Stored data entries
....................

===== config.mk =====
export PLATFORM = sky130hd
export DESIGN_NAME = vga_timing_gen
export DESIGN_NICKNAME = d
export VERILOG_FILES = /design/src/rtl/vga_pkg.sv /design/src/rtl/sync_delay.sv /design/src/rtl/vga_timing_gen.sv
export SDC_FILE = /design/constraint.sdc
export NUM_CORES = 1
export LEC_CHECK = 0
export CORE_MARGIN = 4
export CORE_UTILIZATION = 25
export CTS_CLUSTER_SIZE = 10
export DETAILED_ROUTE_END_ITERATION = 12
export GPL_TIMING_DRIVEN = 0
export SLEW_MARGIN = 30
export SYNTH_ARGS = -nofsm -noshare
export SYNTH_HDL_FRONTEND = slang
export SYNTH_SLANG_ARGS = --single-unit

===== constraint.sdc =====
create_clock -name vga_clk -period 1.78 [get_ports vga_clk]
set_input_delay 0.267 -clock vga_clk [delete_from_list [all_inputs] [get_ports vga_clk]]
set_output_delay 0.267 -clock vga_clk [all_outputs]
set_load 0.03 [all_outputs]
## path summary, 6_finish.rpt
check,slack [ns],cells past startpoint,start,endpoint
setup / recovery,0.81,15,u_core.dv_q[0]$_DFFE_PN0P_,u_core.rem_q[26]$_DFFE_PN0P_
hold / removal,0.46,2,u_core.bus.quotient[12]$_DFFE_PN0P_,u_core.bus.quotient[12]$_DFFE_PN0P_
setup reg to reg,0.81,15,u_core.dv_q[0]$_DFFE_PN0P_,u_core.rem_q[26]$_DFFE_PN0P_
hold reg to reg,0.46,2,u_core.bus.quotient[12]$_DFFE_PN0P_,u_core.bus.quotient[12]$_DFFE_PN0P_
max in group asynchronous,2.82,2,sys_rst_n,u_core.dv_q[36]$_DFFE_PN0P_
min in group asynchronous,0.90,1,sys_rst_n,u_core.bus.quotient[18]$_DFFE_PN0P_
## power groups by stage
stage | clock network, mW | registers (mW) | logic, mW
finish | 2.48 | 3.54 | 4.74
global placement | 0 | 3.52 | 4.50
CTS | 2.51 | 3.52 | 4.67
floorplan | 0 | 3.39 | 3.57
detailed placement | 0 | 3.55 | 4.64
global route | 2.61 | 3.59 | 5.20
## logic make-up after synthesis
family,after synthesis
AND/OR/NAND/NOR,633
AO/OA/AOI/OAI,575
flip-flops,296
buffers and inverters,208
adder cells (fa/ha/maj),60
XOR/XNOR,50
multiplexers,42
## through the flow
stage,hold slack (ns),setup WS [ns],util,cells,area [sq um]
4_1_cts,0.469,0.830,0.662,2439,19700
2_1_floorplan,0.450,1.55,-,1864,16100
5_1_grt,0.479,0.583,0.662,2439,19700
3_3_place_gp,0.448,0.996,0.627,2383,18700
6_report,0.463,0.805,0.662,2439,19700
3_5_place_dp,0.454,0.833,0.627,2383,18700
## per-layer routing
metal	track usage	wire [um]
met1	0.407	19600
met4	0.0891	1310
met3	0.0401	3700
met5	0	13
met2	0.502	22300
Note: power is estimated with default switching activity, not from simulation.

....................

Your task is to reproduce exactly the lines that begin at the line containing "4_1_cts,0.469,0.830,0.662,2439,19700" and end at the final line of the data above.

4_1_cts,0.469,0.830,0.662,2439,19700
2_1_floorplan,0.450,1.55,-,1864,16100
5_1_grt,0.479,0.583,0.662,2439,19700
3_3_place_gp,0.448,0.996,0.627,2383,18700
6_report,0.463,0.805,0.662,2439,19700
3_5_place_dp,0.454,0.833,0.627,2383,18700
## per-layer routing
metal	track usage	wire [um]
met1	0.407	19600
met4	0.0891	1310
met3	0.0401	3700
met5	0	13
met2	0.502	22300
Note: power is estimated with default switching activity, not from simulation.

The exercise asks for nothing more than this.